Health & Medical stomach,intestine & Digestive disease

Use of Proton Pump Inhibitors After Antireflux Surgery

Use of Proton Pump Inhibitors After Antireflux Surgery

Abstract and Introduction

Abstract


Objective Antireflux surgery (ARS) has been suggested as an alternative to lifelong use of proton pump inhibitors (PPI) in reflux disease. Data from clinical trials on PPI use after ARS have been conflicting. We investigated PPI use after ARS in the general Danish population using nationwide healthcare registries.

Design A nationwide retrospective follow-up study of all patients aged ≥18 and undergoing first-time ARS in Denmark during 1996–2010. Two outcome measures were used: redemption of first PPI prescription after ARS (index prescription) and a marker of long-term use, defined by an average PPI use of ≥180 defined daily doses (DDDs) per year. Kaplan–Meier curves and Cox proportional hazards model were used for statistics.

Results 3465 patients entered the analysis. 12.7% used no PPI in the year before surgery, while 14.2%, 13.4% and 59.7% used 1–89 DDD, 90–179 DDD and ≥180 DDD, respectively. Five-, 10- and 15-year risks of redeeming index PPI prescription were 57.5%, 72.4% and 82.6%, respectively. Similarly, 5-, 10- and 15-year risks of taking up long-term PPI use were 29.4%, 41.1% and 56.6%. Female gender, high age, ARS performed in most recent years, previous use of PPI and use of nonsteroidal anti-inflammatory drugs or antiplatelet therapy significantly increased the risk of PPI use.

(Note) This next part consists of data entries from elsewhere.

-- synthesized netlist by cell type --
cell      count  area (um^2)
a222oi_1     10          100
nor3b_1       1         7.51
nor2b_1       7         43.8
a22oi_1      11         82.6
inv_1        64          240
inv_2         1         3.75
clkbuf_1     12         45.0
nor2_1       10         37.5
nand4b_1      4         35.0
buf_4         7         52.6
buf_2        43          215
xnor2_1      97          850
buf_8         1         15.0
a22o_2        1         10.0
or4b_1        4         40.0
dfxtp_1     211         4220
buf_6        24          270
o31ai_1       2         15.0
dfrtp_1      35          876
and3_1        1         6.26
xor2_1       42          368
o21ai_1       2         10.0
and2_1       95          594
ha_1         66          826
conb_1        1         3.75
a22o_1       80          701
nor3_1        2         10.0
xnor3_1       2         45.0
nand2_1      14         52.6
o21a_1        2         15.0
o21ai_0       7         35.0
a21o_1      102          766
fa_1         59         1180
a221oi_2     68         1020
From an optimization exercise on the open Yosys and OpenROAD flow, aimed at small area and a short achievable clock period; shortcuts taken in it are not production practice.
At most, simulation tests tie the RTL to the original design; equivalence was not proved.
Power is estimated from default activity; no workload was simulated.

==> juniper: inputs <==
## ula
module ula(
    input clk14,			 
	 input reset,			 
    input [15:0] a,		 
    input [7:0] din,		 
	 output [7:0] dout,	 
    input mreq_n,			 
    input iorq_n,			 
    input rd_n,			 
    input wr_n,			 
	 input rfsh_n,			 
	 output clkcpu,		 
	 output msk_int_n,	 
    output [13:0] va,	  
	 input [7:0] vramdout, 
	 output [7:0] vramdin, 
    output vramoe,		 
    output vramcs,		  
    output vramwe,		 
    input ear,				   
    output mic,			    
    output spk,            
	 output [7:0] kbrows,    
    input [4:0] kbcolumns,	 
    output r,				
    output g,				 
    output b,				 
    output i,				 
	 output [7:0] rgbulaplus,	 
	 output ulaplus_enabled,	 
    output csync,			
    output hsync,
    output vsync
    );
Settings: LEC_CHECK=0, CAP_MARGIN=20, CORE_MARGIN=2, CORE_UTILIZATION=40, PLACE_DENSITY=0.6, SETUP_SLACK_MARGIN=4.7, SLEW_MARGIN=20, SYNTH_HIERARCHICAL=1, SYNTH_MINIMUM_KEEP_SIZE=0, TNS_END_PERCENT=100; clock period 10.0 ns.
standard.sh (not shown) runs the stock make flow with config.mk's settings and CLKGATE_MAP_FILE= SYNTH_SCRIPT=/design/flow/synth_recipe.tcl, a recipe that flattens the netlist after the stock synthesis.
==> flow/flow/run.sh <==
#!/bin/bash
# Layout flow: the standard flow (standard.sh, ORFS) with three changes
# made through ORFS's own variables:
#  - ports are buffered with sky130_fd_sc_hd__buf_1 rather than the delay
#    buffer buffer_ports picks by default;
#  - clock tree synthesis uses clkbuf_16 sink clusters and no dummy loads;
#  - everything else as in the standard flow (synthesis unchanged).
# Each step's full output goes to a log file in this folder.
set -euo pipefail
export BUFFER_PORTS_ARGS="-buffer_cell sky130_fd_sc_hd__buf_1"
export CTS_ARGS="-sink_clustering_enable -repair_clock_nets -dont_use_dummy_load -buf_list sky130_fd_sc_hd__clkbuf_16 -sink_clustering_size 24 -sink_clustering_max_diameter 70"
bash standard.sh synth > synth.log 2>&1
bash standard.sh floorplan > floorplan.log 2>&1
bash standard.sh place > place.log 2>&1
bash standard.sh cts > cts.log 2>&1
bash standard.sh route > route.log 2>&1
bash standard.sh finish > finish.log 2>&1
==> umber: changes against juniper <==
--- a/flow/design.v
+++ b/flow/design.v
@@ -1,34 +1,32 @@
-`timescale 1ns / 1ps
 module ram64bytes(
     input clk,
     input [5:0] wa,
     input [7:0] din,
     input we,
-    input [7:0] ra_hi,	 
-    input [7:0] ra_lo,	 
+    input [5:0] ra,
     output [7:0] douta,
     input [2:0] rb,
-    output [7:0] doutb,
-    output [7:0] dout0	 
+    output [7:0] doutb
     );
 	reg [7:0] mem[0:63];
 	always @(posedge clk) if (we) mem[wa] <= din;
+	wire [7:0] hi = 8'b1 << ra[5:3];
+	wire [7:0] lo = 8'b1 << ra[2:0];
 	wire [7:0] lb = 8'b1 << rb;
 	reg [7:0] a, b;
 	integer k;
 	always @(*) begin
 		a = 8'h00;
 		for (k = 0; k < 64; k = k + 1)
-			a = a | (mem[k] & {8{ra_hi[k/8] & ra_lo[k%8]}});
+			a = a | (mem[k] & {8{hi[k/8] & lo[k%8]}});
 		b = 8'h00;
 		for (k = 0; k < 8; k = k + 1)
 			b = b | (mem[8+k] & {8{lb[k]}});
 	end
 	assign douta = a;
 	assign doutb = b;
-	assign dout0 = mem[0];
 endmodule
 `timescale 1ns / 1ps
 module ula(
     input clk14,			 
 	 input reset,			 
@@ -69,22 +67,29 @@
 	reg [7:0] ULAPlusAddrReg;	 
 	assign ulaplus_enabled = ULAPlusConfig;
 	wire ulaplusport = !iorq_n && a[0] && !a[2] && (a[7:6]==2'b00) && a[15];	 
 	wire addrportsel = ulaplusport && !a[14];	 
 	wire dataportsel = ulaplusport && a[14];		 
-	reg [9:0] hcount;
+	reg clk7;
 	always @(posedge clk14)
 		if (reset)
-			hcount <= 10'd1;
-		else if (hcount == 10'd895)
-			hcount <= 10'd0;
+			clk7 <= 0;
 		else
-			hcount <= hcount + 10'd1;
-	wire clk7 = !hcount[0];
-	wire [8:0] hc = hcount[9:1];
+			clk7 <= !clk7;
 	wire clk7_rise = !clk7;	 
 	wire clk7_fall = clk7;	 
+	reg [8:0] hc;
+	always @(posedge clk14) begin
+		if (reset)
+			hc <= 0;
+		else if (clk7_rise) begin
+			if (hc==447)
+				hc <= 0;
+			else
+				hc <= hc + 1;
+		end
+	end
 	reg [8:0] vc;
 	always @(posedge clk14) begin
 		if (reset)
 			vc <= 0;
 		else if (clk7_rise && hc==447) begin
@@ -252,49 +257,34 @@
 	assign vramcs = ulaslot | (!cpublock & !a[15] & a[14] & !mreq_n);
 	assign vramoe = ulaslot ? !hc[0] : (!cpublock & !rd_n);
 	assign vramwe = !ulaslot & !cpublock & !wr_n;
 	wire fetchslot = Border_n && hc[3] && hc[1];
 	wire palettewe = dataportsel && !wr_n && (ULAPlusAddrReg[7:6]==2'b00) && !fetchslot;
-	reg fetchslot_next;
-	reg [5:0] paletteaddr_reg;
-	wire fetchslot_next2 = Border_n && hc[3] && (hc[1] ^ hc[0]);
-	wire [7:0] AttrReg_next = AttrLatch_fall ? vramdout : AttrReg;
-	wire [5:0] fetchaddr_next2 = hc[0] ? { AttrReg_next[7:6],1'b1,AttrReg_next[5:3] } : { AttrReg_next[7:6],1'b0,AttrReg_next[2:0] };
-	always @(posedge clk14) begin
-		if (reset) begin
-			fetchslot_next <= 0;
-			paletteaddr_reg <= 0;
-		end
-		else begin
-			fetchslot_next <= fetchslot_next2;
-			paletteaddr_reg <= fetchslot_next2 ? fetchaddr_next2 :
-			                   (clk7_rise && addrportsel && !wr_n) ? din[5:0] : ULAPlusAddrReg[5:0];
-		end
-	end
+	wire Border_n_load = !((vc[7] & vc[6]) | vc[8] | hc[8]);
+	wire fetchslot_next = !reset && (clk7 ? (Border_n_load && hc[3] && hc[1]) :
+	                                        (Border_n && hc[3] && (hc[1] ^ hc[0])));
+	wire ink_next = hc[0] ^ !clk7;
+	wire [5:0] fetchaddr_next = ink_next ? { AttrReg[7:6],1'b0,AttrReg[2:0] } : { AttrReg[7:6],1'b1,AttrReg[5:3] };
 	wire addrreg_wr = clk7_rise && addrportsel && !wr_n;
-	wire next_from_din = addrreg_wr && !fetchslot_next;
-	wire [5:0] ra = next_from_din ? din[5:0] : paletteaddr_reg;
-	wire [7:0] ra_hi = 8'b1 << ra[5:3];
-	wire [7:0] ra_lo = 8'b1 << ra[2:0];
-	wire palette_bypass = palettewe && ((reset ? 6'd0 : paletteaddr_reg) == ULAPlusAddrReg[5:0]);
+	wire [5:0] addrreg_next = reset ? 6'd0 : addrreg_wr ? din[5:0] : ULAPlusAddrReg[5:0];
+	wire [5:0] paletteaddr_next = fetchslot_next ? fetchaddr_next : addrreg_next;
+	wire palette_bypass = palettewe && (reset ? (ULAPlusAddrReg[5:0] == 6'd0) :
+	                                    (!fetchslot_next || fetchaddr_next == ULAPlusAddrReg[5:0]));
 	wire [7:0] paletteread;
 	wire [7:0] paletteborder;
-	wire [7:0] palettefirst;	 
 	reg [7:0] palettedout;
 	always @(posedge clk14)
-		palettedout <= palette_bypass ? din : reset ? palettefirst : paletteread;
+		palettedout <= palette_bypass ? din : paletteread;
 	ram64bytes palette (
 		.clk(clk14),
 		.wa(ULAPlusAddrReg[5:0]),
 		.din(din),
 		.we(palettewe),
-		.ra_hi(ra_hi),
-		.ra_lo(ra_lo),
+		.ra(paletteaddr_next),
 		.douta(paletteread),
 		.rb(BorderColor),
-		.doutb(paletteborder),
-		.dout0(palettefirst)
+		.doutb(paletteborder)
 		);
 	reg [7:0] ULAPlusPaper;
 	reg [7:0] ULAPlusInk;
 	reg [7:0] ULAPlusBorder;
 	wire ULAPlusPixel = SRegister[7];
@@ -383,16 +373,24 @@
 		end
 	end
 	wire [7:0] idle_dout = Border_n ? AttrReg : 8'hFF;	 
 	wire [7:0] data_dout = (ULAPlusAddrReg[7:6]==2'b01) ? {7'b0000000, ULAPlusConfig} :
 	                       (ULAPlusAddrReg[7:6]==2'b00) ? palettedout : idle_dout;
-	ula_dout cpu_dout (
-		.a(a), .mreq_n(mreq_n), .iorq_n(iorq_n), .rd_n(rd_n),
-		.vramdout(vramdout), .ear(ear), .kbcolumns(kbcolumns),
-		.timex(TimexHiColorMode), .addrreg(ULAPlusAddrReg), .data_dout(data_dout), .idle_dout(idle_dout),
-		.dout(dout)
-		);
+	wire s_vram = !a[15] && a[14] && !mreq_n && !rd_n;	 
+	wire io_rd = !iorq_n && !rd_n;
+	wire s_kb = io_rd && !a[0] && !s_vram;	 
+	wire s_tmx = io_rd && (a[7:0]==8'hFF) && !s_vram;	 
+	wire s_ulap = io_rd && a[0] && !a[2] && (a[7:6]==2'b00) && a[15];	 
+	wire s_addr = s_ulap && !a[14];
+	wire s_data = s_ulap && a[14];
+	wire s_idle = !s_vram && !(io_rd && (!a[0] || (&a[7:1]) || (!a[2] && a[7:6]==2'b00 && a[15])));
+	assign dout = ({8{s_vram}} & vramdout) |
+	              ({8{s_kb}} & {1'b1,ear,1'b1,kbcolumns}) |
+	              ({8{s_tmx}} & {6'b000000,TimexHiColorMode,1'b0}) |
+	              ({8{s_addr}} & ULAPlusAddrReg) |
+	              ({8{s_data}} & data_dout) |
+	              ({8{s_idle}} & idle_dout);
 	assign vramdin = din;		 
 	assign kbrows = {a[11], a[10], a[9], a[12], a[13], a[8], a[14], a[15]};
 	reg rMic;
 	reg rSpk;
 	assign mic = rMic;
@@ -410,27 +408,5 @@
 			else if (!iorq_n & !a[0] & !wr_n)
 				{rSpk,rMic,BorderColor} <= din[4:0];
 		end
 	end
 endmodule
-module ula_dout(
-	input [15:0] a,
-	input mreq_n,
-	input iorq_n,
-	input rd_n,
-	input [7:0] vramdout,
-	input ear,
-	input [4:0] kbcolumns,
-	input timex,
-	input [7:0] addrreg,
-	input [7:0] data_dout,
-	input [7:0] idle_dout,
-	output [7:0] dout
-	);
-	wire s_vram = !a[15] && a[14] && !mreq_n && !rd_n;	 
-	wire [7:0] ulap_dout = a[14] ? data_dout : addrreg;	 
-	wire [7:0] io1_dout = (a[7:1]==7'h7F) ? {6'b000000,timex,1'b0} :	 
-	                      (!a[2] && a[7:6]==2'b00 && a[15]) ? ulap_dout : idle_dout;	 
-	wire [7:0] io_dout = a[0] ? io1_dout : {1'b1,ear,1'b1,kbcolumns};	 
-	wire [7:0] cpu_dout = (!iorq_n && !rd_n) ? io_dout : idle_dout;
-	assign dout = s_vram ? vramdout : cpu_dout;
-endmodule
SETUP_SLACK_MARGIN = 4.6   (was 4.7)
SYNTH_HIERARCHICAL = not set   (was 1)
SYNTH_MINIMUM_KEEP_SIZE = not set   (was 0)
TNS_END_PERCENT = 10   (was 100)
==> ember: changes against juniper <==
--- a/flow/design.v
+++ b/flow/design.v
@@ -69,22 +69,29 @@
 	reg [7:0] ULAPlusAddrReg;	 
 	assign ulaplus_enabled = ULAPlusConfig;
 	wire ulaplusport = !iorq_n && a[0] && !a[2] && (a[7:6]==2'b00) && a[15];	 
 	wire addrportsel = ulaplusport && !a[14];	 
 	wire dataportsel = ulaplusport && a[14];		 
-	reg [9:0] hcount;
+	reg clk7;
 	always @(posedge clk14)
 		if (reset)
-			hcount <= 10'd1;
-		else if (hcount == 10'd895)
-			hcount <= 10'd0;
+			clk7 <= 0;
 		else
-			hcount <= hcount + 10'd1;
-	wire clk7 = !hcount[0];
-	wire [8:0] hc = hcount[9:1];
+			clk7 <= !clk7;
 	wire clk7_rise = !clk7;	 
 	wire clk7_fall = clk7;	 
+	reg [8:0] hc;
+	always @(posedge clk14) begin
+		if (reset)
+			hc <= 0;
+		else if (clk7_rise) begin
+			if (hc==447)
+				hc <= 0;
+			else
+				hc <= hc + 1;
+		end
+	end
 	reg [8:0] vc;
 	always @(posedge clk14) begin
 		if (reset)
 			vc <= 0;
 		else if (clk7_rise && hc==447) begin
@@ -278,12 +285,14 @@
 	wire palette_bypass = palettewe && ((reset ? 6'd0 : paletteaddr_reg) == ULAPlusAddrReg[5:0]);
 	wire [7:0] paletteread;
 	wire [7:0] paletteborder;
 	wire [7:0] palettefirst;	 
 	reg [7:0] palettedout;
+	wire palette_useread = !palette_bypass && !reset;
+	wire [7:0] palette_other = palette_bypass ? din : palettefirst;
 	always @(posedge clk14)
-		palettedout <= palette_bypass ? din : reset ? palettefirst : paletteread;
+		palettedout <= palette_useread ? paletteread : palette_other;
 	ram64bytes palette (
 		.clk(clk14),
 		.wa(ULAPlusAddrReg[5:0]),
 		.din(din),
 		.we(palettewe),
@@ -380,11 +389,17 @@
 				ULAPlusAddrReg <= din;
 			else if (dataportsel && !wr_n && ULAPlusAddrReg[7:6]==2'b01)
 				ULAPlusConfig <= din[0];
 		end
 	end
-	wire [7:0] idle_dout = Border_n ? AttrReg : 8'hFF;	 
+	reg [7:0] idle_dout;
+	wire Border_n_next = clk7_fall ? !((vc[7] & vc[6]) | vc[8] | hc[8]) : Border_n;
+	always @(posedge clk14)
+		if (reset)
+			idle_dout <= 0;
+		else
+			idle_dout <= Border_n_next ? AttrReg_next : 8'hFF;
 	wire [7:0] data_dout = (ULAPlusAddrReg[7:6]==2'b01) ? {7'b0000000, ULAPlusConfig} :
 	                       (ULAPlusAddrReg[7:6]==2'b00) ? palettedout : idle_dout;
 	ula_dout cpu_dout (
 		.a(a), .mreq_n(mreq_n), .iorq_n(iorq_n), .rd_n(rd_n),
 		.vramdout(vramdout), .ear(ear), .kbcolumns(kbcolumns),
SETUP_SLACK_MARGIN = 4.6   (was 4.7)
==> summary.md <==
| Metric | Value |
|---|---|
| Compound-Gate Fraction of Synth Area | 13.6% |
| Met1 wire length | 32000 um |
| Status | no timing/DRC/antenna violations |
| Largest net degree at the start of global routing | 92 |
| Post-Syn Instances | 2045 |
| Sequential cell area share | 61.5% |
| Slew Limit Headroom | 21.9% |
| Post-DP Area | 28100 sq um |
| Clk pwr share | 32.7% |
| Top delay family on crit path | simple AND/OR/NAND/NOR gates |
| Setup crit start | a[14] |
| R2R Setup Slk | 6.14 ns |
| FF-to-FF End | palettedout[7]$_DFF_P_ |
| FFs & Latches | 649 |
That was juniper.
Context: an optimization exercise on an open-source flow, tuned for small area and a short achievable clock period. The choices shown serve that exercise and are no tape-out recipe. Where RTL was checked, it was by simulation tests only, not by an equivalence proof against the original.

## old
==> flow/design.v (excerpt) <==
module cordic #(
    parameter integer C_S00_AXIS_TDATA_WIDTH = 32,
    parameter integer C_M00_AXIS_TDATA_WIDTH = 32,
    parameter integer C_NUM_CORDIC_ITERATIONS = 16,
    parameter integer C_CORDIC_FRAC_WIDTH = 16,
    parameter integer C_CORDIC_GAIN = 39796
)(
    input wire s00_axis_aclk,
    input wire s00_axis_aresetn,
    input wire s00_axis_tlast,
    input wire s00_axis_tvalid,
    input wire [C_S00_AXIS_TDATA_WIDTH-1:0] s00_axis_tdata,
    input wire [(C_S00_AXIS_TDATA_WIDTH/8)-1:0] s00_axis_tstrb,
    output logic s00_axis_tready,
    input wire m00_axis_tready,
    output logic m00_axis_tvalid,
    output logic m00_axis_tlast,
    output logic [C_M00_AXIS_TDATA_WIDTH-1:0] m00_axis_tdata,  
    output logic [(C_M00_AXIS_TDATA_WIDTH/8)-1:0] m00_axis_tstrb
);
    localparam integer HALF_GAIN = C_CORDIC_GAIN / 2;
    localparam logic [256-1:0] ZT0 = {16'hbe12, 16'hfe10, 16'he3d8, 16'h23d6, 16'hd208, 16'h1206, 16'hf7ce, 16'h37cc, 16'hc834, 16'h0832, 16'hedfa, 16'h2df8, 16'hdc2a, 16'h1c28, 16'h01f0, 16'h41ee};
    localparam logic [256-1:0] ZT1 = {16'hfb3d, 16'h0053, 16'hfdc7, 16'h02dd, 16'hfc81, 16'h0197, 16'hff0b, 16'h0421, 16'hfbdf, 16'h00f5, 16'hfe69, 16'h037f, 16'hfd23, 16'h0239, 16'hffad, 16'h04c3};
    localparam logic [1024-1:0] ZT2 = {16'hffb2, 16'h0002, 16'hffda, 16'h002a, 16'hffc6, 16'h0016, 16'hffee, 16'h003e, 16'hffbc, 16'h000c, 16'hffe4, 16'h0034, 16'hffd0, 16'h0020, 16'hfff8, 16'h0048, 16'hffb6, 16'h0006, 16'hffde, 16'h002e, 16'hffca, 16'h001a, 16'hfff2, 16'h0042, 16'hffc0, 16'h0010, 16'hffe8, 16'h0038, 16'hffd4, 16'h0024, 16'hfffc, 16'h004c, 16'hffb4, 16'h0004, 16'hffdc, 16'h002c, 16'hffc8, 16'h0018, 16'hfff0, 16'h0040, 16'hffbe, 16'h000e, 16'hffe6, 16'h0036, 16'hffd2, 16'h0022, 16'hfffa, 16'h004a, 16'hffb8, 16'h0008, 16'hffe0, 16'h0030, 16'hffcc, 16'h001c, 16'hfff4, 16'h0044, 16'hffc2, 16'h0012, 16'hffea, 16'h003a, 16'hffd6, 16'h0026, 16'hfffe, 16'h004e};
    wire en = m00_axis_tready;
    logic v_r [1:17];
    logic l_r [1:17];
    logic f_r [1:16];
    wire [15:0] in_i = s00_axis_tdata[15:0];
    wire [15:0] in_q = s00_axis_tdata[31:16];
    wire [15:0] a_in = in_i[15] ? 16'(-in_i) : in_i;
    wire [15:0] b_in = in_q[15] ? 16'(-in_q) : in_q;
    wire i_min = in_i[15] & ~|in_i[14:0];
    wire d0_in = in_q[15] & ~|in_q[14:0];
    wire signed [16:0] i_s = {in_i[15], in_i};
    wire signed [16:0] q_s = {in_q[15], in_q};
  ...
For scale: roughly 7,700 cells after synthesis, about 1,200 flip-flops, about 80 I/O pins.
Settings: LEC_CHECK=0, CAP_MARGIN=20, CORE_MARGIN=2, CORE_UTILIZATION=60, PLACE_DENSITY=0.72, SLEW_MARGIN=20; clock period 10.0 ns.
standard.sh (not shown) runs the stock make flow with config.mk's settings and CLKGATE_MAP_FILE= SYNTH_SCRIPT=/design/flow/synth_recipe.tcl, a recipe that flattens the netlist after the stock synthesis.
==> flow/flow/run.sh <==
#!/bin/bash
set -euo pipefail
export SETUP_SLACK_MARGIN=5.7
bash standard.sh > standard.log 2>&1
Input changes introduced in new (baseline for comparison: old):
diff --git a/flow/design.v b/flow/design.v
--- a/flow/design.v
+++ b/flow/design.v
@@ -24,52 +24,43 @@
     localparam logic [256-1:0] ZT0 = {16'hbe12, 16'hfe10, 16'he3d8, 16'h23d6, 16'hd208, 16'h1206, 16'hf7ce, 16'h37cc, 16'hc834, 16'h0832, 16'hedfa, 16'h2df8, 16'hdc2a, 16'h1c28, 16'h01f0, 16'h41ee};
     localparam logic [256-1:0] ZT1 = {16'hfb3d, 16'h0053, 16'hfdc7, 16'h02dd, 16'hfc81, 16'h0197, 16'hff0b, 16'h0421, 16'hfbdf, 16'h00f5, 16'hfe69, 16'h037f, 16'hfd23, 16'h0239, 16'hffad, 16'h04c3};
     localparam logic [1024-1:0] ZT2 = {16'hffb2, 16'h0002, 16'hffda, 16'h002a, 16'hffc6, 16'h0016, 16'hffee, 16'h003e, 16'hffbc, 16'h000c, 16'hffe4, 16'h0034, 16'hffd0, 16'h0020, 16'hfff8, 16'h0048, 16'hffb6, 16'h0006, 16'hffde, 16'h002e, 16'hffca, 16'h001a, 16'hfff2, 16'h0042, 16'hffc0, 16'h0010, 16'hffe8, 16'h0038, 16'hffd4, 16'h0024, 16'hfffc, 16'h004c, 16'hffb4, 16'h0004, 16'hffdc, 16'h002c, 16'hffc8, 16'h0018, 16'hfff0, 16'h0040, 16'hffbe, 16'h000e, 16'hffe6, 16'h0036, 16'hffd2, 16'h0022, 16'hfffa, 16'h004a, 16'hffb8, 16'h0008, 16'hffe0, 16'h0030, 16'hffcc, 16'h001c, 16'hfff4, 16'h0044, 16'hffc2, 16'h0012, 16'hffea, 16'h003a, 16'hffd6, 16'h0026, 16'hfffe, 16'h004e};
     wire en = m00_axis_tready;
     logic v_r [1:17];
     logic l_r [1:17];
     logic f_r [1:16];
     wire [15:0] in_i = s00_axis_tdata[15:0];
     wire [15:0] in_q = s00_axis_tdata[31:16];
     wire [15:0] a_in = in_i[15] ? 16'(-in_i) : in_i;
     wire [15:0] b_in = in_q[15] ? 16'(-in_q) : in_q;
-    wire i_min = in_i[15] & ~|in_i[14:0];
-    wire d0_in = in_q[15] & ~|in_q[14:0];
-    wire signed [16:0] i_s = {in_i[15], in_i};
-    wire signed [16:0] q_s = {in_q[15], in_q};
-    wire signed [16:0] sum_iq = i_s + q_s;
-    wire [16:0] zb = (i_s ^ q_s) ^ {i_s[15:0] | q_s[15:0], 1'b0};
-    wire lt_pp = q_s < i_s;                       
-    wire lt_pn = ~sum_iq[16] & (|zb);             
-    wire lt_np = sum_iq[16];                      
-    wire lt_nn = i_s < q_s;                       
-    wire lt = in_i[15] ? (in_q[15] ? lt_nn : lt_np) : (in_q[15] ? lt_pn : lt_pp);
-    wire d1_in = d0_in | (lt & ~i_min);
-    wire swp_in = ~d0_in & lt & ~i_min;
-    wire signed [17:0] a_x = {{2{a_in[15]}}, a_in};
-    wire signed [17:0] b_x = {2'd0, b_in};
-    logic signed [17:0] p_r, q_r;
-    logic d0_r, d1_r;
+    wire d0_in = b_in[15];
+    wire d1_in = d0_in | ($signed({1'b0, b_in}) < $signed({a_in[15], a_in}));
+    logic [15:0] a_r, b_r;
+    logic d0_r, d1_r, swp_r;
     always_ff @(posedge s00_axis_aclk) begin
         if (en) begin
-            p_r    <= swp_in ? b_x : a_x;
-            q_r    <= swp_in ? a_x : b_x;
+            a_r    <= a_in;
+            b_r    <= b_in;
             d0_r   <= d0_in;
             d1_r   <= d1_in;
+            swp_r  <= d1_in & ~d0_in;
             f_r[1] <= in_i[15];
             v_r[1] <= s00_axis_tvalid;
             l_r[1] <= s00_axis_tlast;
         end
     end
-    wire signed [19:0] p = 20'(p_r);
-    wire signed [19:0] q = 20'(q_r);
+    wire signed [19:0] a_s = {{4{a_r[15]}}, a_r};
+    wire signed [19:0] b_t = {4'd0, b_r};
+    wire swp = swp_r;
+    wire signed [19:0] p = swp ? b_t : a_s;
+    wire signed [19:0] q = swp ? a_s : b_t;
     wire [19:0] nd = {20{~d1_r}};
     wire [19:0] xa = p, xb = q << 1, xc = q;
     wire [19:0] ya = (p << 1) ^ nd, yb = p ^ nd, yc = q ^ ~nd;
     wire signed [19:0] x2 = xa + xb + xc;
     wire signed [19:0] y2 = ya + yb + yc + {18'd0, ~d1_r, d1_r};
     logic signed [19:0] x2_r, y2_r;
     logic [1:0] dec2_r;
     always_ff @(posedge s00_axis_aclk) begin
         if (en) begin
             x2_r   <= x2;
             y2_r   <= y2;
==> comparison <==
- Delta (new minus old): number of diodes down 1; area share of xor/xnor cells in the synthesized design level; pin count of the biggest net entering global routing shows a reduction of about 1.1%; final core utilization shows no meaningful change.
- Comparing floorplan die area for old and new, the smaller number came from new.
- In terms of number of vias per cell after detailed routing, old and new differ only marginally.
No functional check of the RTL was part of old.

port drivers added, routing unchanged:
The results above use ideal ports. As a check the final layouts listed here were re-extracted and re-timed, cells and wires unchanged.
Step 1 (the two cells are an assumption about what drives the block):
set clk [get_ports {s00_axis_aclk}]
set_driving_cell -lib_cell sky130_fd_sc_hd__clkbuf_16 $clk
set_driving_cell -lib_cell sky130_fd_sc_hd__buf_2 [delete_from_list [all_inputs] $clk]
Step 2, shift: input delay + t, output delay - t, t = (earliest + latest rising clock arrival at the registers) / 2. This alone moves slack from input paths to output paths.
a / b / c = no drivers / after step 1 / after step 2; a / b = the first two.
run	shift t [ns]	setup WS [ns]	slew at the worst register clock pin (ns)
old	0.843	5.703 / 5.426 / 4.869	0.07 / 0.07
new	0.854	5.670 / 5.544 / 4.892	0.07 / 0.07
After both steps every run listed still meets setup and hold. For old, which loses most, drivers alone change the setup slack by -0.277 ns; drivers and shift together by -0.834 ns.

Conclusions Risk of PPI use after ARS was higher than previously reported, and more than 50% of patients became long-term PPI users 10–15 years postsurgery. Patients should be made aware that long-term PPI therapy is often necessary after ARS.

Introduction


Antireflux surgery (ARS) is an established alternative to medical treatment for severe GORD. Reduction in the use of acid-suppressive medicine, notably proton pump inhibitors (PPI), is an important reason why ARS is recommended for some GORD patients. Surgery is recommended to avoid the drawbacks of polypharmacy and the reduction in quality of life that many patients associate with having to use medication. Another aspect is the continuing increase in long-term use of PPI and the possible adverse effects this may lead to, such as enteric infections, fractures and nutritional deficiencies. Finally, ARS has been reported to be more cost-effective compared with long-term PPI therapy.

In clinical trials, the risk of PPI use after ARS has varied between 12% and 44% with follow-up periods from 1 to 12 years, with a tendency towards increased risk of PPI use with longer follow-up. However, PPI use has rarely been accounted for in detail and, to our knowledge, no studies have validated the rate of PPI use seen in the trials by cross-checking with prescription databases. More importantly, use of PPI after ARS in routine care, outside the rigorous conditions of randomised trials, has not been investigated.

Denmark has a tax-supported healthcare system enabling national health-related registers to present validated data of a geographically well-defined area and not just from single hospital centres. Using these registers, we sought to describe the use of PPI after ARS in the Danish general population in the period 1996–2010. The primary aim of the study was to estimate the proportion of ARS patients who redeemed prescriptions of PPI or who took up long-term PPI use after ARS. The secondary aim was to investigate factors that might predict the use of PPI after ARS.